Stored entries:
____________________

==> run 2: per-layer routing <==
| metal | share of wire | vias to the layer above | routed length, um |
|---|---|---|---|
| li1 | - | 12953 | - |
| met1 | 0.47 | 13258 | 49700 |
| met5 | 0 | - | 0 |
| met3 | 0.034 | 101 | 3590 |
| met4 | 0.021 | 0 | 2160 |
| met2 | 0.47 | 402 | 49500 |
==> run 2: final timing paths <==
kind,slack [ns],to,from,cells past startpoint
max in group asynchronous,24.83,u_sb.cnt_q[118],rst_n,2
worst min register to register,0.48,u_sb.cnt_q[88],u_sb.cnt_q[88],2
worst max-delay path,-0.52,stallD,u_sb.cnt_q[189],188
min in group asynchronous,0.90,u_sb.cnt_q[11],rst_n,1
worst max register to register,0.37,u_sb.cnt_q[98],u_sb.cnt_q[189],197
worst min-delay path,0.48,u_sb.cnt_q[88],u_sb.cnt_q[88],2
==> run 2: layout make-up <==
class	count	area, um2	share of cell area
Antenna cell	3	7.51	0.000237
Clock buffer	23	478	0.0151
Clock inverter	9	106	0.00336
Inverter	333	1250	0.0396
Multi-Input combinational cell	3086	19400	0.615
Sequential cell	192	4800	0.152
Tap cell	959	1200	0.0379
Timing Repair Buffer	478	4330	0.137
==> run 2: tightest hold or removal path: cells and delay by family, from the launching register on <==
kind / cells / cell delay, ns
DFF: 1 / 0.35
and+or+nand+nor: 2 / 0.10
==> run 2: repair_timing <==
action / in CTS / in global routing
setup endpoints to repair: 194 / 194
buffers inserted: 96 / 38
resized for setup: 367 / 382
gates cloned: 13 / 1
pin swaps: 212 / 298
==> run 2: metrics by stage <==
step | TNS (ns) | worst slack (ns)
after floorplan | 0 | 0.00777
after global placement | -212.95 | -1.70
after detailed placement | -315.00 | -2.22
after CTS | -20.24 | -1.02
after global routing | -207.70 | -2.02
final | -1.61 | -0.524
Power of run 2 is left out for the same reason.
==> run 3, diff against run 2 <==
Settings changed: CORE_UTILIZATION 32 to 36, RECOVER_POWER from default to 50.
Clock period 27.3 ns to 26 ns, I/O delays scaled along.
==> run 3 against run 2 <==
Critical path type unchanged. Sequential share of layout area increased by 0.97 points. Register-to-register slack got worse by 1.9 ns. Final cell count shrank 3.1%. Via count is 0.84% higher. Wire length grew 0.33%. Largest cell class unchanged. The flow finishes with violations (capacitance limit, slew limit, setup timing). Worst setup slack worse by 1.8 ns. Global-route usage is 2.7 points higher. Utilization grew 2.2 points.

____________________

◆ WHAT THIS TASK INVOLVES:
This exercise asks for an exact repeat of the lines from the one holding "Settings changed: CORE_UTILIZATION" through the end of the data above.

◆ RESPONSE BOX:
Settings changed: CORE_UTILIZATION 32 to 36, RECOVER_POWER from default to 50.
Clock period 27.3 ns to 26 ns, I/O delays scaled along.
==> run 3 against run 2 <==
Critical path type unchanged. Sequential share of layout area increased by 0.97 points. Register-to-register slack got worse by 1.9 ns. Final cell count shrank 3.1%. Via count is 0.84% higher. Wire length grew 0.33%. Largest cell class unchanged. The flow finishes with violations (capacitance limit, slew limit, setup timing). Worst setup slack worse by 1.8 ns. Global-route usage is 2.7 points higher. Utilization grew 2.2 points.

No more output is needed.